Allied Universal has partnered with Knightscope and Robotic Assistance Devices (RAD) for its deployments. Knightscope’s offerings include the K3 and K5 autonomous data machines (or ADMs, pictured, below left, with the new K1 stationary machine), patrol robots that work within geo-fenced areas and deliver features for providing alerts including: 360° video, thermal imaging, license plate recognition (LPR), people detection, intercom and broadcast capability, audio recording, and parking monitoring.
Meanwhile, RAD provides customers greater situational awareness through its RADBot mobile patrol unit, which has features such as 360° video, cellular/wireless integration, and integration with VMS and audio systems; and its recently launched SCOT (security control observation tower), which can be used for perimeter surveillance in a variety of settings and employs things like detection analytics, LPR, people tracking, close-range video intercom, long-range audio paging, cellular/wireless technology and more to generate alerts from its posts.
And other manufacturers continue to enter the robotic security space; notably, Sharp made an early splash with its INTELLOS automated UGV for surveillance and detection functionalities plus optional sensors that can uncover outdoor environmental hazards like toxic gases and more.

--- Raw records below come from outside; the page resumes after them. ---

### config.mk
export PLATFORM = sky130hd
export DESIGN_NAME = mips_ex_alu_muldiv
export DESIGN_NICKNAME = d
export VERILOG_FILES = /design/src/rtl/mips_ex_alu_muldiv.sv
export SDC_FILE = /design/constraint.sdc
export NUM_CORES = 1
export LEC_CHECK = 0
export ABC_AREA = 1
export BUFFER_PORTS_ARGS = -buffer_cell sky130_fd_sc_hd__buf_2
export CORE_UTILIZATION = 35
export CTS_BUF_LIST = sky130_fd_sc_hd__clkbuf_4 sky130_fd_sc_hd__clkbuf_8
export DETAILED_ROUTE_END_ITERATION = 7
export HOLD_SLACK_MARGIN = 0.08
export SLEW_MARGIN = 0
export SYNTH_ARGS = -nofsm -noshare
export SYNTH_HDL_FRONTEND = slang
export SYNTH_SLANG_ARGS = --single-unit
### constraint.sdc
create_clock -name clk -period 7.3 [get_ports clk]
set_input_delay 0.73 -clock clk [delete_from_list [all_inputs] [get_ports clk]]
set_output_delay 0.73 -clock clk [all_outputs]
set_load 0.01 [all_outputs]
$ cat src/rtl/md4_pkg.sv
// md4_pkg: shared constants, types and helpers for the MD4 round-2 sequencer.
//   K_R2      additive round-2 constant
//   R2_SHIFT  per-step rotate amounts, indexed by step mod 4
//   r2_word   message word index used by round-2 step i
//   rotl32    32-bit rotate left
package md4_pkg;

  localparam logic [31:0] K_R2 = 32'h5A827999;

  localparam logic [4:0] R2_SHIFT [0:3] = '{5'd3, 5'd5, 5'd9, 5'd13};

  typedef enum logic [1:0] {
    ST_IDLE = 2'd0,
    ST_RUN  = 2'd1,
    ST_DONE = 2'd2
  } r2_state_e;

  // k = 4*(i mod 4) + (i div 4) is a swap of the two index nibbles.
  function automatic logic [3:0] r2_word(input logic [3:0] i);
    return {i[1:0], i[3:2]};
  endfunction

  // Upper half of the doubled word shifted left is the rotation.
  function automatic logic [31:0] rotl32(input logic [31:0] x, input logic [4:0] s);
    logic [63:0] w;
    w = {x, x} << s;
    return w[63:32];
  endfunction

endpackage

Benjamin estimates that in three years the technology will become more commonplace and “within five years, it will become a prevalent talking point for security bids and RFPs.”
The ability to cover far-reaching and difficult terrain, perform tasks and generate alerts at blazing speeds, plus other autonomous abilities combine for a powerful value proposition.
“UGVs are perfect inside any security program where a task is monotonous and/or dangerous. They have the ability to detect and record many more details and data sets including heat signatures and MAC addresses that a person will never be able to detect,” Benjamin explains, adding that most if not all UGVs have a person behind their operation in some manner.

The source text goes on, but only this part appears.